Ch. civile et commerciale, 3 avril 2025 — 24/02690
Texte intégral
N° RG 24/02690 - N° Portalis DBV2-V-B7I-JXCS
COUR D'APPEL DE ROUEN
CH. CIVILE ET COMMERCIALE
ORDONNANCE DU 03 AVRIL 2025
DÉCISION DÉFÉRÉE :
2024F00029
Tribunal de commerce d'Evreux du 11 avril 2024
DEMANDEUR A L'INCIDENT :
S.A.S. LOCAM - LOCATION AUTOMOBILES ET MATERIELS
[Adresse 3]
[Localité 2]
représentée et assistée par Me Céline BART de la SELARL EMMANUELLE BOURDON-CÉLINE BART AVOCATS ASSOCIÉS, avocat au barreau de ROUEN
DEFENDEUR A L'INCIDENT :
S.A.R.L. CAR CENTER ENSEIGNE 'PARTNER'S'
[Adresse 4]
[Adresse 4]
[Localité 1]
représentée par Me Yannick ENAULT, avocat au barreau de ROUEN
Nous, M. URBANO, conseiller de la mise en état, à la chambre civile et commerciale, assisté de Mme RIFFAULT, greffière,
Après avoir entendu les parties en leurs observations lors de l'audience publique du 12 mars 2025, l'affaire a été mise en délibéré, pour décision être rendue ce jour.

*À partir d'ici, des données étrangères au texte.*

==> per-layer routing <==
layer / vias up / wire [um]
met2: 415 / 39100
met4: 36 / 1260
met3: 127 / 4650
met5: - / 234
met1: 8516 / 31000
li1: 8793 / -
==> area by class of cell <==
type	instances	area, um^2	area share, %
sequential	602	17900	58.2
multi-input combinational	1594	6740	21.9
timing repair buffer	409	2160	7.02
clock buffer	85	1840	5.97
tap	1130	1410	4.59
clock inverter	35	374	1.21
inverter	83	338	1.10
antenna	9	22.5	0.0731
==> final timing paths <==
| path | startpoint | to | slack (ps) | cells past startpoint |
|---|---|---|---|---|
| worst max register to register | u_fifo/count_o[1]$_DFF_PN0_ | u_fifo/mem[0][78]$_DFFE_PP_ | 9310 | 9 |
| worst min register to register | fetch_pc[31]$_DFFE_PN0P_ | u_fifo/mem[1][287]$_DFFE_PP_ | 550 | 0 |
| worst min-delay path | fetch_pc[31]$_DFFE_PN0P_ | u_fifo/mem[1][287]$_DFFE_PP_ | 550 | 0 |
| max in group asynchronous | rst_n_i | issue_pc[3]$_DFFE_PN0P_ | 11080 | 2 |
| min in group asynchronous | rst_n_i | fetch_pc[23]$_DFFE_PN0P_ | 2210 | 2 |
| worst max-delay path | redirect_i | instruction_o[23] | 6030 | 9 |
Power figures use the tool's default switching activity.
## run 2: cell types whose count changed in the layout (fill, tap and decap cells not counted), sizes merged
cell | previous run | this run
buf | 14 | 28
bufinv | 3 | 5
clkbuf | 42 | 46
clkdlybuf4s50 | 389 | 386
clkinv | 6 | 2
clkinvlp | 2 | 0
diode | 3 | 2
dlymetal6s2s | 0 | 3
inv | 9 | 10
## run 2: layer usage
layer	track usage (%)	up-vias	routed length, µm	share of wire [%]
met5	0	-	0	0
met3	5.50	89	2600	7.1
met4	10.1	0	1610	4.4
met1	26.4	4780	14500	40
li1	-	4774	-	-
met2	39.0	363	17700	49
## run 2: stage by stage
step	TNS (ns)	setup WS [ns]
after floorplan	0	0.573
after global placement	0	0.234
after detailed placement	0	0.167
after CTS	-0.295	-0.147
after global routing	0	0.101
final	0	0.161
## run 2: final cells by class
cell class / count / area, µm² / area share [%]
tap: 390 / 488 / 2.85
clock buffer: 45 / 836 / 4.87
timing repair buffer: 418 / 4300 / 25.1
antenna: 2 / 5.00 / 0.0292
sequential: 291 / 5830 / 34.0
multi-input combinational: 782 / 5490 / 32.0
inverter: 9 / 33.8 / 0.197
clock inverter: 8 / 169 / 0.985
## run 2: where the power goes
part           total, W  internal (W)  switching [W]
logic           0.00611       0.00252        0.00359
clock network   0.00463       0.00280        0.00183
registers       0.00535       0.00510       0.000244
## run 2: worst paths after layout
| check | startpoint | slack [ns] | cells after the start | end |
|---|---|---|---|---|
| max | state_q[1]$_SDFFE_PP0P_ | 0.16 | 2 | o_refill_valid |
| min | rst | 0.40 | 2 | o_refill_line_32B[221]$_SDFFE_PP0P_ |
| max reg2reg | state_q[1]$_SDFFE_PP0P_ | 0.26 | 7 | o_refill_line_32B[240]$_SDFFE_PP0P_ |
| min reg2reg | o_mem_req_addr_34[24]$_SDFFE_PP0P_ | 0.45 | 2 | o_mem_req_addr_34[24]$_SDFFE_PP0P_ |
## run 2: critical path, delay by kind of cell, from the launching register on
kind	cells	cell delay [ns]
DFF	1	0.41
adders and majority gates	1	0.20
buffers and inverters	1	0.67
## config.mk

```make
export PLATFORM = sky130hd
export DESIGN_NAME = wb_sel
export DESIGN_NICKNAME = d
export VERILOG_FILES = /design/src/rtl/wb_sel.sv
export SDC_FILE = /design/constraint.sdc
export NUM_CORES = 1
export LEC_CHECK = 0
export ABC_AREA = 1
export CAP_MARGIN = 40
export CORE_MARGIN = 8
export CORE_UTILIZATION = 38
export DETAILED_ROUTE_END_ITERATION = 10
export GPL_TIMING_DRIVEN = 0
export HOLD_SLACK_MARGIN = 0.03
export PLACE_DENSITY = 0.87
export SLEW_MARGIN = 20
export SYNTH_ARGS = -nofsm -noshare
export SYNTH_HDL_FRONTEND = slang
export SYNTH_SLANG_ARGS = --single-unit
```

## constraint.sdc

```tcl
create_clock -name clk -period 4.6 [get_ports clk]
set_clock_uncertainty 0.05 [all_clocks]
set_input_delay 0.92 -clock clk [delete_from_list [all_inputs] [get_ports clk]]
set_output_delay 0.92 -clock clk [all_outputs]
set_load 0.03 [all_outputs]
```

## src/rtl/wb_sel.sv

```systemverilog
// Write-back source select: picks ALU result, load value or PC+4 and registers it.
// Optional WBSEL_LOAD_EXT_EN formats byte/halfword loads with sign/zero extension.
module wb_sel #(
  parameter int XLEN = 32
) (
  input  logic            clk,
  input  logic            rst,
  input  logic [XLEN-1:0] alu,
  input  logic [XLEN-1:0] data_mem,
  input  logic [XLEN-1:0] PC,
  input  logic [1:0]      WBSel_pin,
  input  logic [2:0]      mem_funct3,
  input  logic [1:0]      mem_addr_lo,
  output logic [XLEN-1:0] WBsel_op,
  output logic [XLEN-1:0] WBsel_op_q
);

  typedef enum logic [1:0] {
    SEL_ALU  = 2'b00,
    SEL_LOAD = 2'b01,
    SEL_PC4  = 2'b10,
    SEL_RSVD = 2'b11
  } wb_src_e;

  logic [XLEN-1:0] load_val;
  logic [XLEN-1:0] pc_plus4;

  assign pc_plus4 = PC + XLEN'(4);

`ifdef WBSEL_LOAD_EXT_EN
  localparam logic [2:0] F3_LB  = 3'b000;
  localparam logic [2:0] F3_LH  = 3'b001;
  localparam logic [2:0] F3_LBU = 3'b100;
  localparam logic [2:0] F3_LHU = 3'b101;

  logic [7:0]  byte_val;
  logic [15:0] half_val;

  // Misaligned halfwords still pick the half addressed by bit 1.
  assign half_val = mem_addr_lo[1] ? data_mem[31:16] : data_mem[15:0];

  always_comb begin
    // NOTE: every always_comb output gets a default first so no path infers a latch.
    byte_val = data_mem[7:0];
    case (mem_addr_lo)
      2'b01:   byte_val = data_mem[15:8];
      2'b10:   byte_val = data_mem[23:16];
      2'b11:   byte_val = data_mem[31:24];
      default: byte_val = data_mem[7:0];
    endcase
  end

  always_comb begin
    load_val = data_mem;
    case (mem_funct3)
      F3_LB:   load_val = {{(XLEN-8){byte_val[7]}}, byte_val};
      F3_LH:   load_val = {{(XLEN-16){half_val[15]}}, half_val};
      F3_LBU:  load_val = {{(XLEN-8){1'b0}}, byte_val};
      F3_LHU:  load_val = {{(XLEN-16){1'b0}}, half_val};
      default: load_val = data_mem;
    endcase
  end
`else
  logic unused_load_fmt;

  assign unused_load_fmt = ^{mem_funct3, mem_addr_lo};
  assign load_val        = data_mem;
`endif

  always_comb begin
    WBsel_op = '0;
    case (WBSel_pin)
      SEL_ALU:  WBsel_op = alu;
      SEL_LOAD: WBsel_op = load_val;
      SEL_PC4:  WBsel_op = pc_plus4;
      SEL_RSVD: WBsel_op = '0;
      default:  WBsel_op = '0;
    endcase
  end

  always_ff @(posedge clk) begin
    // NOTE: sequential state uses non-blocking assignments to avoid simulation races.
    if (rst) WBsel_op_q <= '0;
    else     WBsel_op_q <= WBsel_op;
  end

endmodule

```

==> flow_summary.ini <==
[logic_synthesis]
syn-num-nets = 506
synth_area_leaders = dfxtp_1, nand2_1, nand3_1
yosys.area_share.adder = 0.0106
yosysTopAreaCellShare = 0.272
ys_seq_area_frac = 0.272
ys_async_sr_fraction = 0
synth_common_cells = nand2_1, inv_1, nand3_1
synth_top_family_by_area = simple AND/OR/NAND/NOR gates
muxShareOfSynthArea = 0
synth_xor_area_frac = 0.00372
synth_compound_area_frac = 0.181
netlist_area_sq_mm = 0.00236
ys_ff_latch = 32
synthSimpleGateAreaFrac = 0.423
avgSynthCellArea_sq_um = 5.90
yosys.area.top_type = dfxtp_1
ys.flop_type = dfxtp_1
synth_cell_types = 25
synthCells = 399
yosysWarnings = 0
synth_edf_count = 0
yosysMostFrequentCell = nand2_1

[timing]
period_share = 0.935
fin_setup_tns_ns = 0
fmax_mhz = 233
finalHoldViolCount = 0
setup_slack_ns = 0.301
setup_viol = 0
max_slew_margin = 0.591
worst_pin_slew_ns = 0.614
slew_violations = 0
rsz0062_at_grt = false
min_period_ns = 4.30

[power]
power_density_mw_per_mm2 = 217
p_leak_nw = 1.84
vdd_drop_max_mv = 0.155

[clock_tree]
htree_levels = 2
ctsResizeCount = 0
cts_hold_buf = 0
clk_pin_slew_ns = 0.07
clockBufferDepth = 2
cts.sinks = 32
cts_buffers = 5
cts_tree = yes
post_cts_buffers = 0
clock-root-buffer = clkbuf_8

[floorplan]
die_w_um = 94.7
ioPinCount = 169
dieArea_sq_mm = 0.00898
core_area_sq_mm = 0.00596
die_height_um = 94.7
initial_core_util = 0.396
rows = 28

[setup_path]
path_max_fanout = 5
crit_path_start_kind = input port
arrival_ns = 3.33
required_ns = 3.63
endpoint = WBsel_op[21]
end_kind = output pin
path_class = in -> out
startpoint = PC[6]

[worst_hold_path]
worstHoldStart = rst
worstHoldPathType = in -> reg
hold_depth = 2

[placed_design]
gp_congestion = 0.896
post-dp-hpwl_mm = 8.89
placed_area_sq_mm = 0.00407
pre_cts_ws_ns = 0.377
io_buffers = 162

[final_layout]
area_delta_synth_final_pct = 76.1
largest_reg_flops = 32
drive_above_1_share = 0.0475
antenna_cells = 0
top_register = WBsel_op_q
fin_nets = 675
top_regs = WBsel_op_q: 32 flops
finalInstanceArea_sq_mm = 0.00415

[global_routing]
grt_pass1_wl_mm = 16.0
grt_start_max_net_pins = 11
track_usage = 0.228
antenna_found_initial = 0
grt_overflow = 0
grt_pass1_vias = 3227

[routing]
detail-route-antenna-nets = 0
vias = 3233
met2RoutedLength_mm = 5.35
met1_length_mm = 4.15
via_per_inst = 5.03
dr.first_iter.drc_count = 165
dr.pass1.iters = 5
wl_mm = 10.6
maxUsedRoutingLayer = met4
post_drt_wl_per_cell_um = 16.5
wl_met3_um = 885
drcViolationCount = 0

[status]
status = finished clean

[run]
maxCapViolations = 0
-- how the worst min path moves through the flow --
stage,to,slack (ns)
6_report,WBsel_op_q[21]$_SDFF_PP0_,1.03
5_1_grt,WBsel_op_q[21]$_SDFF_PP0_,1.04
4_1_cts,WBsel_op_q[21]$_SDFF_PP0_,1.01
3_5_place_dp,WBsel_op_q[26]$_SDFF_PP0_,1.31
3_3_place_gp,WBsel_op_q[26]$_SDFF_PP0_,1.30
2_1_floorplan,WBsel_op_q[9]$_SDFF_PP0_,1.06
-- kinds of logic (layout without fill, tap and decap cells) --
kind of cell | count (synthesis) | count (layout)
buf+inv | 66 | 235
fa+ha+maj | 2 | 2
xor+xnor | 1 | 1
flops | 32 | 32
simple gates | 233 | 233
compound gates | 65 | 65
-- per-stage QoR --
stage | hold WS (ns) | total power [mW] | utilization | std cells
floorplan | 1.06 | 0.488 | - | 399
global placement | 1.30 | 0.691 | 0.684 | 636
detailed placement | 1.31 | 0.697 | 0.684 | 636
CTS | 1.01 | 0.909 | 0.697 | 643
global route | 1.04 | 0.944 | 0.697 | 643
finish | 1.03 | 0.901 | 0.697 | 643
-- cells in the final DEF, fill, tap and decap left out --
cell type	instances
a21o_1	7
a21oi_1	21
a22o_1	18
a31oi_1	5
and2_1	1
and3_1	1
buf_2	5
buf_4	1
clkbuf_1	5
clkbuf_8	5
clkdlybuf4s50_1	162
clkinv_2	1
dfxtp_1	32
ha_1	2
inv_1	55
inv_2	1
nand2_1	127
nand2_2	3
nand3_1	45
nor2_1	44
nor2_2	3
nor2_4	5
nor3_1	1
o211ai_1	1
o21ai_0	10
o21bai_1	3
or2_2	3
xor2_1	1
-- where the power goes --
| group | total [mW] | switching, mW | leakage (nW) | internal [mW] |
|---|---|---|---|---|
| sequential | 0.300 | 0.00465 | 0.264 | 0.295 |
| combinational | 0.392 | 0.208 | 1.54 | 0.184 |
| clock | 0.210 | 0.107 | 0.0410 | 0.103 |
| total | 0.901 | 0.319 | 1.84 | 0.582 |
-- worst max-delay path: stages --
cell and delay [ns]:
clkdlybuf4s50_1 0.60, nand2_1 0.12, nor2_1 0.17, nand2_1 0.12, nor2_1 0.28, nand2_1 0.08
nand2_1 0.07, nand3_1 0.08, nand2_1 0.10, nand2_1 0.07, inv_1 0.06, clkdlybuf4s50_1 0.67
-- layer usage --
layer | up-vias | track usage
met2 | 130 | 0.421
met5 | - | 0
met3 | 18 | 0.0603
li1 | 1617 | -
met4 | 0 | 0.0676
met1 | 1468 | 0.249
-- layout make-up --
cell class	instances	area (sq um)
fillers	540	1810
repair buffers	162	1620
flip-flops and latches	32	641
inverters	56	210
clock buffers	6	72.6
plain buffers	10	47.5
well taps	75	93.8
clock inverters	1	5.00
multi-input cells	301	1460
(Power assumes the default switching activity.)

EXPOSE DES FAITS ET DE LA PROCEDURE
La SAS Locam et la SARLU Car Center sont convenues d'un contrat de location d'un site internet pour une durée de 48 mois en contrepartie d'un loyer de 432 euros toutes taxes comprises.
L'article 18 du contrat de location stipule qu'en cas de défaut de paiement d'une seule mensualité à son échéance et faute de règlement dans les huit jours d'une mise en demeure, la totalité des sommes dues deviendra de plein droit immédiatement exigible et la société Locam pourra en poursuivre le recouvrement par toutes voies et tous moyens de droit.

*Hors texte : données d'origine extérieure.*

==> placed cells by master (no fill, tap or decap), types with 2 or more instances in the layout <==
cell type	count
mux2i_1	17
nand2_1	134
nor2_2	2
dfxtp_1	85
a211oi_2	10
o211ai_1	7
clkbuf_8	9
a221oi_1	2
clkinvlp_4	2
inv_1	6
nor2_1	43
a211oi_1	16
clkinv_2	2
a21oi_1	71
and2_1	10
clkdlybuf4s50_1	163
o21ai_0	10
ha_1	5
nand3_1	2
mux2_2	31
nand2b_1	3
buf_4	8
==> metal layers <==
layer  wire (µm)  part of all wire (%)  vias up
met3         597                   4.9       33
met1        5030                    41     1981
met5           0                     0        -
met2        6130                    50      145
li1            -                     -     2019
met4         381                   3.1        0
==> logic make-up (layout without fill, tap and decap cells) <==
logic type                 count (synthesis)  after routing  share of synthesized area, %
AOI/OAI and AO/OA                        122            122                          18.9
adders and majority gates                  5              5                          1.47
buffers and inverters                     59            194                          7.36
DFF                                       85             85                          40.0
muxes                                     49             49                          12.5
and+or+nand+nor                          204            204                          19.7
## config.mk

```make
export PLATFORM = sky130hd
export DESIGN_NAME = ysyx_23060240_csr_ctrl_flat
export DESIGN_NICKNAME = d
export VERILOG_FILES = /design/src/rtl/ysyx_23060240_csr_pkg.sv /design/src/rtl/ysyx_23060240_csr_ctrl_if.sv /design/src/rtl/ysyx_23060240_csr_alu.sv /design/src/rtl/ysyx_23060240_csr_ctrl.sv /design/src/flat_wrapper.sv
export SDC_FILE = /design/constraint.sdc
export NUM_CORES = 1
export LEC_CHECK = 0
export ABC_CLOCK_PERIOD_IN_PS = 4800
export CAP_MARGIN = 25
export CORE_MARGIN = 2
export CORE_UTILIZATION = 50
export DETAILED_ROUTE_END_ITERATION = 8
export DONT_BUFFER_PORTS = 1
export HOLD_SLACK_MARGIN = 0.03
export SLEW_MARGIN = 20
export SYNTH_ARGS = -nofsm -noshare
export SYNTH_HDL_FRONTEND = slang
export SYNTH_SLANG_ARGS = --single-unit
```

## constraint.sdc

```tcl
create_clock -name clk -period 4.8 [get_ports clk]
set_input_delay 0.96 -clock clk [delete_from_list [all_inputs] [get_ports clk]]
set_output_delay 0.96 -clock clk [all_outputs]
set_load 0.02 [all_outputs]
```
**config.mk**
```make
export PLATFORM = sky130hd
export DESIGN_NAME = ballot_collector_flat
export DESIGN_NICKNAME = d
export VERILOG_FILES = /design/src/rtl/ballot_collector_if.sv /design/src/rtl/ballot_collector.sv /design/src/flat_wrapper.sv
export SDC_FILE = /design/constraint.sdc
export NUM_CORES = 1
export LEC_CHECK = 0
export CAP_MARGIN = 20
export CORE_MARGIN = 2
export CORE_UTILIZATION = 40
export CTS_CLUSTER_SIZE = 8
export DETAILED_ROUTE_END_ITERATION = 6
export DONT_BUFFER_PORTS = 1
export GPL_TIMING_DRIVEN = 0
export MAX_ROUTING_LAYER = met4
export SYNTH_ARGS = -nofsm -noshare
export SYNTH_HDL_FRONTEND = slang
export SYNTH_SLANG_ARGS = --single-unit
```
**constraint.sdc**
```tcl
create_clock -name clk -period 1.8 [get_ports clk]
set_input_delay 0.27 -clock clk [delete_from_list [all_inputs] [get_ports clk]]
set_output_delay 0.27 -clock clk [all_outputs]
set_load 0.1 [all_outputs]
```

La société Locam affirme que plusieurs échéances sont demeurées impayées et n'ont pas été réglées dans les huit jours de la mise en demeure délivrée par lettre recommandée avec avis de réception du 7 juillet 2023 à la société Car Center.
Par acte extrajudiciaire du 6 février 2024, la société Locam a fait assigner la société Car Center devant le tribunal de commerce d'Evreux aux fins de condamnation à lui payer la somme principale de 15 681,60 euros, outre les intérêts de retard au taux légal à compter de la mise en demeure du 7 juillet 2023.
Par jugement réputé contradictoire du 11 avril 2024, le tribunal de commerce d'Evreux a :
- constaté la non-comparution de l'EURL Car Center, ni personne pour elle ;
- condamné la société SARLU Car Center à payer à la société SAS Locam la somme de 15 681,60 euros outre les intérêts légaux à compter de la mise en demeure ;
- condamné la société SARLU Car Center à payer à la société SAS Locam la somme de 1 000 euros au titre de l'article 700 du code de procédure civile ;
- dit n'y avoir lieu d'écarter l'exécution provisoire ;
- condamné la société SARLU Car Center aux entiers dépens, dont frais de greffe de la présente décision liquidés à la somme de 60,22 euros TTC.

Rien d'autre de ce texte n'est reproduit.